• TASK ITEM:
Exactly as they appear, reproduce the lines from the one holding "In this run the standard" through the last line of the material below.

*** Begin section ***

--- config.mk ---
export PLATFORM = sky130hd
export DESIGN_NAME = nmea_sentence_framer_core
export DESIGN_NICKNAME = d
export VERILOG_FILES = /design/src/sv/nsf_pkg.sv /design/src/sv/nsf_front.sv /design/src/sv/nsf_queue.sv /design/src/sv/nsf_back.sv /design/src/sv/nmea_sentence_framer_core.sv
export SDC_FILE = /design/constraint.sdc
export NUM_CORES = 1
export LEC_CHECK = 0
export BUFFER_PORTS_ARGS = -buffer_cell sky130_fd_sc_hd__buf_2
export CAP_MARGIN = 10
export CORE_MARGIN = 2
export CORE_UTILIZATION = 45
export DETAILED_ROUTE_END_ITERATION = 16
export GPL_TIMING_DRIVEN = 0
export PLACE_DENSITY_LB_ADDON = 0.08
export SLEW_MARGIN = 10
export SYNTH_ARGS = -nofsm -noshare
export SYNTH_HDL_FRONTEND = slang
export SYNTH_SLANG_ARGS = --single-unit
--- constraint.sdc ---
create_clock -name clk -period 4.9 [get_ports clk]
set_input_delay 0.735 -clock clk [delete_from_list [all_inputs] [get_ports clk]]
set_output_delay 0.735 -clock clk [all_outputs]
set_load 0.01 [all_outputs]
--- src/sv/nsf_pkg.sv ---
`timescale 1ns / 1ps

package nsf_pkg;

  // Queue between front and back
  localparam int QDEPTH = 4;
  localparam int QAW    = $clog2(QDEPTH);
  localparam int QCW    = $clog2(QDEPTH + 1);

  // Framing characters
  localparam logic [7:0] CH_DOLLAR = 8'h24;
  localparam logic [7:0] CH_STAR   = 8'h2A;
  localparam logic [7:0] CH_CR     = 8'h0D;
  localparam logic [7:0] CH_LF     = 8'h0A;
  localparam logic [7:0] CH_ZERO   = 8'h30;
  localparam logic [7:0] CH_A      = 8'h41;

  localparam logic [15:0] POS_MAX = 16'hFFFF;

  // One classified payload word as queued for the back end
  typedef struct packed {
    logic [7:0] data;
    logic       first;  // opens a sentence, '$' goes out ahead of it
    logic       last;   // closes a sentence, trailer follows
    logic [7:0] cs;     // checksum including this word
  } nsf_entry_t;

  // Upper-case hex digit of the low nibble
  function automatic logic [7:0] hex_digit(input logic [3:0] v);
    logic [7:0] d;
    if (v < 4'd10) begin
      d = CH_ZERO + {4'd0, v};
    end else begin
      d = CH_A + {4'd0, v} - 8'd10;
    end
    return d;
  endfunction

endpackage

--- src/sv/nsf_front.sv ---
`timescale 1ns / 1ps

module nsf_front (
  input  logic              clk,
  input  logic              rst_n,
  input  logic              in_valid,
  input  logic [7:0]        in_payload_byte,
  input  logic              in_last_byte,
  input  logic              q_full,
  output logic              push,
  output nsf_pkg::nsf_entry_t push_entry
);

  logic       in_sent_r;
  logic [7:0] cs_r;
  logic       excl;
  logic [7:0] cs_base;
  logic [7:0] cs_nxt;

  // Checksum skips the framing characters; a new sentence starts from zero
  assign excl    = (in_payload_byte == nsf_pkg::CH_DOLLAR) ||
                   (in_payload_byte == nsf_pkg::CH_STAR);
  assign cs_base = in_sent_r ? cs_r : 8'd0;
  assign cs_nxt  = cs_base ^ (excl ? 8'd0 : in_payload_byte);

  assign push = in_valid && !q_full;

  always_comb begin
    push_entry.data  = in_payload_byte;
    push_entry.first = !in_sent_r;
    push_entry.last  = in_last_byte;
    push_entry.cs    = cs_nxt;
  end

  // Sentence tracking
  always_ff @(posedge clk) begin
    if (!rst_n) begin
      in_sent_r <= 1'b0;
      cs_r      <= 8'd0;
    end else if (push) begin
      in_sent_r <= !in_last_byte;
      cs_r      <= cs_nxt;
    end
  end

endmodule

--- src/sv/nsf_queue.sv ---
`timescale 1ns / 1ps

module nsf_queue (
  input  logic                clk,
  input  logic                rst_n,
  input  logic                push,
  input  nsf_pkg::nsf_entry_t push_entry,
  input  logic                pop,
  output logic                full,
  output logic                not_empty,
  output nsf_pkg::nsf_entry_t head
);

  nsf_pkg::nsf_entry_t            mem_r [nsf_pkg::QDEPTH];
  logic [nsf_pkg::QAW-1:0]        wr_ptr_r;
  logic [nsf_pkg::QAW-1:0]        rd_ptr_r;
  logic [nsf_pkg::QCW-1:0]        cnt_r;

  assign full      = (cnt_r == nsf_pkg::QCW'(nsf_pkg::QDEPTH));
  assign not_empty = (cnt_r != '0);
  assign head      = mem_r[rd_ptr_r];

  // Storage
  always_ff @(posedge clk) begin
    if (push) begin
      mem_r[wr_ptr_r] <= push_entry;
    end
  end

  // Pointers and fill count
  always_ff @(posedge clk) begin
    if (!rst_n) begin
      wr_ptr_r <= '0;
      rd_ptr_r <= '0;
      cnt_r    <= '0;
    end else begin
      if (push) begin
        wr_ptr_r <= wr_ptr_r + 1'b1;
      end
      if (pop) begin
        rd_ptr_r <= rd_ptr_r + 1'b1;
      end
      if (push && !pop) begin
        cnt_r <= cnt_r + 1'b1;
      end else if (pop && !push) begin
        cnt_r <= cnt_r - 1'b1;
      end
    end
  end

endmodule

--- src/sv/nsf_back.sv ---
`timescale 1ns / 1ps

module nsf_back (
  input  logic                clk,
  input  logic                rst_n,
  input  logic                head_valid,
  input  nsf_pkg::nsf_entry_t head,
  output logic                pop,
  input  logic                cfg_valid,
  output logic                cfg_ready,
  input  logic [15:0]         cfg_max_length,
  output logic                out_valid,
  input  logic                out_stall,
  output logic [7:0]          out_byte,
  output logic                out_within_buffer,
  output logic                out_end_of_sentence,
  output logic [15:0]         out_total_count
);

  typedef enum logic [6:0] {
    ST_START = 7'b0000001,
    ST_BODY  = 7'b0000010,
    ST_STAR  = 7'b0000100,
    ST_HI    = 7'b0001000,
    ST_LO    = 7'b0010000,
    ST_CR    = 7'b0100000,
    ST_LF    = 7'b1000000
  } bk_state_t;

  bk_state_t   st_r, st_nxt;
  logic [15:0] max_len_r;
  logic [15:0] pos_r;
  logic [15:0] emit_pos;
  logic [15:0] pos_inc;
  logic [7:0]  ch;
  logic        eos;
  logic        done;
  logic        load;
  logic        out_valid_r;
  logic [7:0]  out_byte_r;
  logic        within_r;
  logic        eos_r;
  logic [15:0] total_r;

  assign cfg_ready = 1'b1;

  // Output register takes a new word when empty or being drained
  assign load = head_valid && (!out_valid_r || !out_stall);
  assign pop  = load && done;

  // Emission sequencer: '$', body byte, then trailer
  always_comb begin
    st_nxt   = st_r;
    ch       = head.data;
    emit_pos = pos_r;
    eos      = 1'b0;
    done     = 1'b0;
    unique case (st_r)
      ST_START: begin
        if (head.first) begin
          ch       = nsf_pkg::CH_DOLLAR;
          emit_pos = 16'd0;
          st_nxt   = ST_BODY;
        end else if (head.last) begin
          st_nxt = ST_STAR;
        end else begin
          done = 1'b1;
        end
      end
      ST_BODY: begin
        if (head.last) begin
          st_nxt = ST_STAR;
        end else begin
          done   = 1'b1;
          st_nxt = ST_START;
        end
      end
      ST_STAR: begin
        ch     = nsf_pkg::CH_STAR;
        st_nxt = ST_HI;
      end
      ST_HI: begin
        ch     = nsf_pkg::hex_digit(head.cs[7:4]);
        st_nxt = ST_LO;
      end
      ST_LO: begin
        ch     = nsf_pkg::hex_digit(head.cs[3:0]);
        st_nxt = ST_CR;
      end
      ST_CR: begin
        ch     = nsf_pkg::CH_CR;
        st_nxt = ST_LF;
      end
      ST_LF: begin
        ch     = nsf_pkg::CH_LF;
        eos    = 1'b1;
        done   = 1'b1;
        st_nxt = ST_START;
      end
      default: begin
        st_nxt = ST_START;
      end
    endcase
  end

  // Saturating position
  assign pos_inc = (emit_pos == nsf_pkg::POS_MAX) ? emit_pos : emit_pos + 16'd1;

  // Capacity register
  always_ff @(posedge clk) begin
    if (!rst_n) begin
      max_len_r <= 16'hFFFF;
    end else if (cfg_valid) begin
      max_len_r <= cfg_max_length;
    end
  end

  // Sequencer state, position, output valid
  always_ff @(posedge clk) begin
    if (!rst_n) begin
      st_r        <= ST_START;
      pos_r       <= 16'd0;
      out_valid_r <= 1'b0;
    end else begin
      if (load) begin
        st_r        <= st_nxt;
        pos_r       <= eos ? 16'd0 : pos_inc;
        out_valid_r <= 1'b1;
      end else if (!out_stall) begin
        out_valid_r <= 1'b0;
      end
    end
  end

  // Output word
  always_ff @(posedge clk) begin
    if (load) begin
      out_byte_r <= ch;
      within_r   <= (emit_pos < max_len_r);
      eos_r      <= eos;
      total_r    <= eos ? pos_inc : 16'd0;
    end
  end

  assign out_valid           = out_valid_r;
  assign out_byte            = out_byte_r;
  assign out_within_buffer   = within_r;
  assign out_end_of_sentence = eos_r;
  assign out_total_count     = total_r;

endmodule

--- src/sv/nmea_sentence_framer_core.sv ---
`timescale 1ns / 1ps
// NMEA-style sentence framer.
// Input channel (in_valid / in_stall): one payload byte per word, with
// in_last_byte set on the final byte of a sentence. Output channel
// (out_valid / out_stall): one framed character per word: '$', the payload,
// '*', two upper-case hex checksum digits, CR, LF. Each word tells whether
// its position lies below max_length; the LF word carries the total count.
// Config channel (cfg_valid / cfg_ready, always ready) writes max_length;
// write it only while the block is idle.
// Throughput: one output word per cycle while out_stall is low. A
// mid-sentence byte yields one character; the first byte of a sentence
// adds '$' before it, the last byte adds '*', two hex digits, CR, LF. The
// back-end sequencer, one character per cycle unless stalled, sets that
// rate. A 4-entry queue lets the input run ahead. An accepted byte is queued,
// then its first word ('$' at a sentence start) loads the output register.
// Reset (synchronous, rst_n low) empties the queue and output register,
// clears the checksum and position and sets max_length to 65535.
// When the receiver stalls, the output word holds; the queue fills and then
// in_stall rises.

module nmea_sentence_framer_core (
  input  logic        clk,
  input  logic        rst_n,
  input  logic        in_valid,
  output logic        in_stall,
  input  logic [7:0]  in_payload_byte,
  input  logic        in_last_byte,
  input  logic        cfg_valid,
  output logic        cfg_ready,
  input  logic [15:0] cfg_max_length,
  output logic        out_valid,
  input  logic        out_stall,
  output logic [7:0]  out_byte,
  output logic        out_within_buffer,
  output logic        out_end_of_sentence,
  output logic [15:0] out_total_count
);

  logic                q_full;
  logic                q_not_empty;
  logic                push;
  logic                pop;
  nsf_pkg::nsf_entry_t push_entry;
  nsf_pkg::nsf_entry_t head;

  assign in_stall = q_full;

  nsf_front u_front (
    .clk             (clk),
    .rst_n           (rst_n),
    .in_valid        (in_valid),
    .in_payload_byte (in_payload_byte),
    .in_last_byte    (in_last_byte),
    .q_full          (q_full),
    .push            (push),
    .push_entry      (push_entry)
  );

  nsf_queue u_queue (
    .clk        (clk),
    .rst_n      (rst_n),
    .push       (push),
    .push_entry (push_entry),
    .pop        (pop),
    .full       (q_full),
    .not_empty  (q_not_empty),
    .head       (head)
  );

  nsf_back u_back (
    .clk                 (clk),
    .rst_n               (rst_n),
    .head_valid          (q_not_empty),
    .head                (head),
    .pop                 (pop),
    .cfg_valid           (cfg_valid),
    .cfg_ready           (cfg_ready),
    .cfg_max_length      (cfg_max_length),
    .out_valid           (out_valid),
    .out_stall           (out_stall),
    .out_byte            (out_byte),
    .out_within_buffer   (out_within_buffer),
    .out_end_of_sentence (out_end_of_sentence),
    .out_total_count     (out_total_count)
  );

endmodule

==> Word level (Yosys, flattened, before mapping) <==
Memory sizes are Yosys's and may differ from the RTL's. A register that Yosys moved wholly into a read port is not among the register bits.
Index checks and enable logic that the tools add are counted.
{ "classes": {"addsub": 11, "order_cmp": 3, "n_eq_ne": 13, "n_mux": 26, "n_bitwise": 1, "reduce_logical": 17} }
{ "ops": {"columns": ["op", "count"], "rows": [
  ["$mux 16", 4],
  ["$pmux 8 s6", 1],
  ["$pmux 7 s6", 1],
  ["$mux 8", 5],
  ["$add 16x1->16 const B", 1],
  ["$add 7x4->8 const A", 2],
  ["$eq 16x16->1 const B", 1],
  ["$eq 8x6->1 const B", 2],
  ["$lt 16x16->1", 1],
  ["$sub 8x4->8 const B", 2],
  ["$add 6x4->7 const A", 2],
  ["$mux 7", 2],
  ["$mux 3", 3],
  ["$lt 4x4->1 const B", 2],
  ["$xor 8x8->8", 1],
  ["$eq 7x1->1 const B", 1],
  ["$eq 7x2->1 const B", 1],
  ["$eq 7x3->1 const B", 1],
  ["$eq 7x4->1 const B", 1],
  ["$eq 7x5->1 const B", 1],
  ["$eq 7x6->1 const B", 1],
  ["$eq 7x7->1 const B", 1],
  ["$logic_not 1->1", 7],
  ["$mux 1", 7],
  ["other kinds (13)", 20]
]} }
{ "word_totals": {"ff_bits": 82, "ram_bits": 72, "inputBits": 30, "output_inout_bits": 29, "elab_cells": 85, "memories": 1} }
{ "memory_table": {"columns": ["memory", "depth", "width", "rd", "rd_ports_with_merged_regs", "write_ports", "line_no", "rtl"], "rows": [
  ["u_queue.mem_r", 4, 18, 1, 1, 1, "nsf_queue.sv:14", "nsf_pkg::nsf_entry_t mem_r [nsf_pkg::QDEPTH];"]
]} }

==> Logic depth before layout (Yosys ltp) <==
Gate-level depths: netlist of run 1.
{ "depth": {"word_depth": 7, "mapped_depth": 13, "mapped_depth_nobuf": 10} }

==> By module <==
A second synthesis of run 1 with hierarchy kept.
{ "hier_totals": {"cells_unflattened": 671, "area_unflattened_um2": 7639.8} }
{ "by_module_without_submodules": {"columns": ["mod", "n_inst", "cells_each", "area_each_um2", "seq_area_each_um2"], "rows": [
  ["nsf_back", 1, 443, 3875.0, 1581.5],
  ["nsf_queue", 1, 137, 3085.5, 2342.2],
  ["nsf_front", 1, 91, 679.4, 180.2]
]} }

==> Least setup slack after synthesis of run 1 <==
OpenSTA, ideal clock, no wires.
{ "synth_timing": {"path_kind": "register to register", "start": "register (tool-made name)", "end": "register u_back.total_r[4] (netlist: u_back.out_total_count[4]), data pin", "setup_time_ps": 261, "arrival_time_ps": 3369, "required_ps": 4639, "setup_slack_ps": 1270, "stages_incl_launch_ff": 13, "synth_period_minus_slack_ps": 3630, "path_cell_list": "dfxtp_1 > buf_2 > mux4_2 > nand4_1 > clkbuf_1 > and2_1 > ha_1 > nand4_1 > or4_1 > nor3_1 > clkbuf_1 > or3_1 > a21oi_1"} }
{ "synth_lines": {"columns": ["element", "line_no", "rtl"], "rows": [
  ["end signal: assignment", "nsf_back.sv:141", "total_r <= eos ? pos_inc : 16'd0;"],
  ["end: declaration", "nsf_back.sv:43", "logic [15:0] total_r;"]
]} }

==> impl_summary.md, run 1 <==
Outcome
The flow ran to the end, and the final reports show no timing, DRC or antenna violations.

Placed design
At the end of routability-driven placement, the weighted congestion stood at ~0.88. The sum of net half-perimeters after detailed placement is between 10 and 15 mm. Buffers placed on the I/O ports in this run total 56.

STA
The hold violation total from the final report came to 0. The final cycle utilization of the critical path is 0.928. After routing, the total negative slack on setup checks comes to 0 ps. The number of pins with negative max-slew slack in the final report is 0. Setup violations remaining at the end of the flow were counted as 0. The worst slew margin relative to its limit is 0.324. The highest attainable clock frequency is between 200 and 250 MHz. For the pin with the worst max-slew slack, the measured transition is a little over 1000 ps.

Between clock sinks in the finished design, the worst skew comes to just under 9 ps. Setup repair after global routing left no endpoint under its margin. The routed design could run at a clock period as short as between 4000 and 5000 ps.

Power and ir drop
The share of total power dissipated in combinational logic is 0.281. The part of the total power dissipated in sequential elements is 0.416. The leakage power total is around 3.3 nW.

The share of total power dissipated in the clock network is 0.303. The internal power of the cells totals 0.00285 W. In this run the power density over the cells is 503 nW/µm². The post-route total power is about 0.0043 W. The switching part of the total is 0.336. The largest voltage drop on the vdd net is roughly 0.30 mV. The switching component of the power is 0.00144 W.

Logic synthesis
The net count after synthesis is ~710. The share of synthesized area in the top cell type comes to 0.398. The warning count from the yosys run is 0. The complex-gate fraction of the synthesized area came to 0.111. The synthesized area divided by synthesized cell count is approximately 11 µm². The synthesized design spends more area on one cell type than any other, namely edfxtp_1. The dominant register cell in the synthesized netlist is edfxtp_1. The number of synthesized register bits is ~160. Of the total synthesized cell area, the portion taken by AND, OR, NAND and NOR gates is 0.149.

The mux share of post-synthesis cell area is 0.0710. Of the total synthesized cell area, the portion taken by XOR and XNOR cells is 0.0284. The number of distinct standard cells referenced by the synthesized netlist is 65. The share of synthesized registers carrying an async set or reset is 0. In the synthesized netlist, the number of instances is roughly 650. The mapped netlist covers ~7400 µm². The number of enable flip-flop cells after synthesis is about 100. The most instantiated library cell after synthesis is edfxtp_1. The main combinational cell family by area after synthesis is simple AND/OR/NAND/NOR gates.

After synthesis, the cell types taking the most area are edfxtp_1, dfxtp_1, mux4_2, ha_1, nand2_1. Of the total synthesized cell area, the portion taken by full adders, half adders and majority gates is 0.0416. The commonest cells after synthesis are edfxtp_1, nand2_1, dfxtp_1. The share of synthesized area occupied by flip-flops and latches is 0.555.

Cells and area
The net count of the finished layout is 780. The antenna diode count is 0. In the final layout, the share of cells above drive strength 1 is 0.166.

The multi-input logic area is ~3000 µm². The filler cell count is ~1400. The area growth from synthesis to layout is 15.4%. Registers take 4100 µm².

CTS
The total clock sinks is roughly 160. Hold repair after CTS inserted 0 buffers. The total clock buffers created by CTS is 17. The maximum count of clock buffers along a single path is 2.

The buffer cell driving the clock tree root is clkbuf_16. In this run the number of H-tree levels came out at 4. The clock transition at the registers of the reported paths is approximately 70 ps. The clock latency on the worst-skew pair is around 430 ps.

TritonCTS built the clock tree.

Critical path
The data required time of the critical path is approximately 5100 ps. The worst setup path is captured at a register. The maximum net fanout on the critical path is 10. The highest cell delay on the worst timing path is 650 ps.

Traced cell by cell, the critical path runs through buf_2 > mux4_2 > nand4_1 > clkbuf_2 > and2_1 > ha_1 > nand4_1 > or4_1 > nor3_1 > clkbuf_2 > o31ai_1 > a21oi_1. The worst setup path is of the reg -> reg kind. The slowest cell on the critical path is mux4_2.

Data on the critical path arrives at its endpoint at 4770 ps. The worst setup path is launched from a register.

Route
The total number of vias is 5216. The first-pass detailed-route iteration total is 6. The DRC marker count from the first detailed-route iteration is about 330. The post-detailed-route DRC marker count is 0. The detail-routed net length per standard cell is around 18 µm. Dividing the detail-routed via count by the number of cells gives about 5.5. The overall routed net length is 17.0 mm. The post-route antenna net violation count is 0.

Die
After floorplanning, the core was divided into 46 placement rows. The die is about 130 µm wide. The effective utilization at floorplan is 0.462.

In this run the standard cell core region covers 16000 µm². The floorplan step defined a die boundary enclosing between 15000 and 20000 µm². The height of the die is between 100 and 150 µm. Pin placement for this block handled 59 I/O pins.

Job
The max-cap check violation count is 0.

Global route
The total global-route track usage is 0.204. The number of antenna violations at the first check in global routing is 0. The number of global-route vias before repair is ~5200. The first-pass GRT wire length is ~27 mm. The largest net degree at the start of global routing is 36. Summed over all layers, the global routing overflow is 0.

Hold path
The min-delay analysis places its worst path in the category reg -> reg.
[metrics by stage]
step | utilization | hold WS, ps | instances | instance area [µm²] | worst slack (ps)
floorplan | - | 442 | 651 | 7400 | 1270
global placement | 0.497 | 458 | 923 | 7950 | 222
detailed placement | 0.497 | 465 | 923 | 7950 | 206
CTS | 0.533 | 473 | 955 | 8530 | 154
global route | 0.534 | 494 | 955 | 8540 | 81.5
finish | 0.534 | 466 | 955 | 8540 | 354
[final timing paths]
kind | start | cells past startpoint | to | slack, ps
hold reg to reg | u_back.out_valid | 2 | u_back.out_valid | 470
hold / removal | u_back.out_valid | 2 | u_back.out_valid | 470
setup / recovery | register | 12 | u_back.out_total_count[3] | 350
setup reg to reg | register | 12 | u_back.out_total_count[3] | 350
[sequential cells by signal, summed over array words and instances (netlist names), 2 cells and up, named ones only]
| register | flops |
|---|---|
| u_back.max_len_r | 16 |
| u_queue.mem_r | 72 |
| u_queue.rd_ptr_r | 2 |
| u_queue.wr_ptr_r | 2 |
| u_front.cs_r | 8 |
| u_back.out_total_count | 16 |
| u_queue.cnt_r | 3 |
| u_back.out_byte | 8 |
| u_back.st_r | 7 |
| u_back.pos_r | 16 |
[cells by family (layout without fill, tap and decap cells)]
group | count (synthesis) | in the layout
xor gates and xnor gates | 24 | 24
AOI/OAI and AO/OA | 124 | 124
adders and majority gates | 24 | 24
other | 1 | 1
and+or+nand+nor | 214 | 214
muxes | 30 | 30
DFF | 156 | 156
buffers and inverters | 78 | 166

*** End section ***

• REPLY TO THE EXERCISE:
In this run the standard cell core region covers 16000 µm². The floorplan step defined a die boundary enclosing between 15000 and 20000 µm². The height of the die is between 100 and 150 µm. Pin placement for this block handled 59 I/O pins.

Job
The max-cap check violation count is 0.

Global route
The total global-route track usage is 0.204. The number of antenna violations at the first check in global routing is 0. The number of global-route vias before repair is ~5200. The first-pass GRT wire length is ~27 mm. The largest net degree at the start of global routing is 36. Summed over all layers, the global routing overflow is 0.

Hold path
The min-delay analysis places its worst path in the category reg -> reg.
[metrics by stage]
step | utilization | hold WS, ps | instances | instance area [µm²] | worst slack (ps)
floorplan | - | 442 | 651 | 7400 | 1270
global placement | 0.497 | 458 | 923 | 7950 | 222
detailed placement | 0.497 | 465 | 923 | 7950 | 206
CTS | 0.533 | 473 | 955 | 8530 | 154
global route | 0.534 | 494 | 955 | 8540 | 81.5
finish | 0.534 | 466 | 955 | 8540 | 354
[final timing paths]
kind | start | cells past startpoint | to | slack, ps
hold reg to reg | u_back.out_valid | 2 | u_back.out_valid | 470
hold / removal | u_back.out_valid | 2 | u_back.out_valid | 470
setup / recovery | register | 12 | u_back.out_total_count[3] | 350
setup reg to reg | register | 12 | u_back.out_total_count[3] | 350
[sequential cells by signal, summed over array words and instances (netlist names), 2 cells and up, named ones only]
| register | flops |
|---|---|
| u_back.max_len_r | 16 |
| u_queue.mem_r | 72 |
| u_queue.rd_ptr_r | 2 |
| u_queue.wr_ptr_r | 2 |
| u_front.cs_r | 8 |
| u_back.out_total_count | 16 |
| u_queue.cnt_r | 3 |
| u_back.out_byte | 8 |
| u_back.st_r | 7 |
| u_back.pos_r | 16 |
[cells by family (layout without fill, tap and decap cells)]
group | count (synthesis) | in the layout
xor gates and xnor gates | 24 | 24
AOI/OAI and AO/OA | 124 | 124
adders and majority gates | 24 | 24
other | 1 | 1
and+or+nand+nor | 214 | 214
muxes | 30 | 30
DFF | 156 | 156
buffers and inverters | 78 | 166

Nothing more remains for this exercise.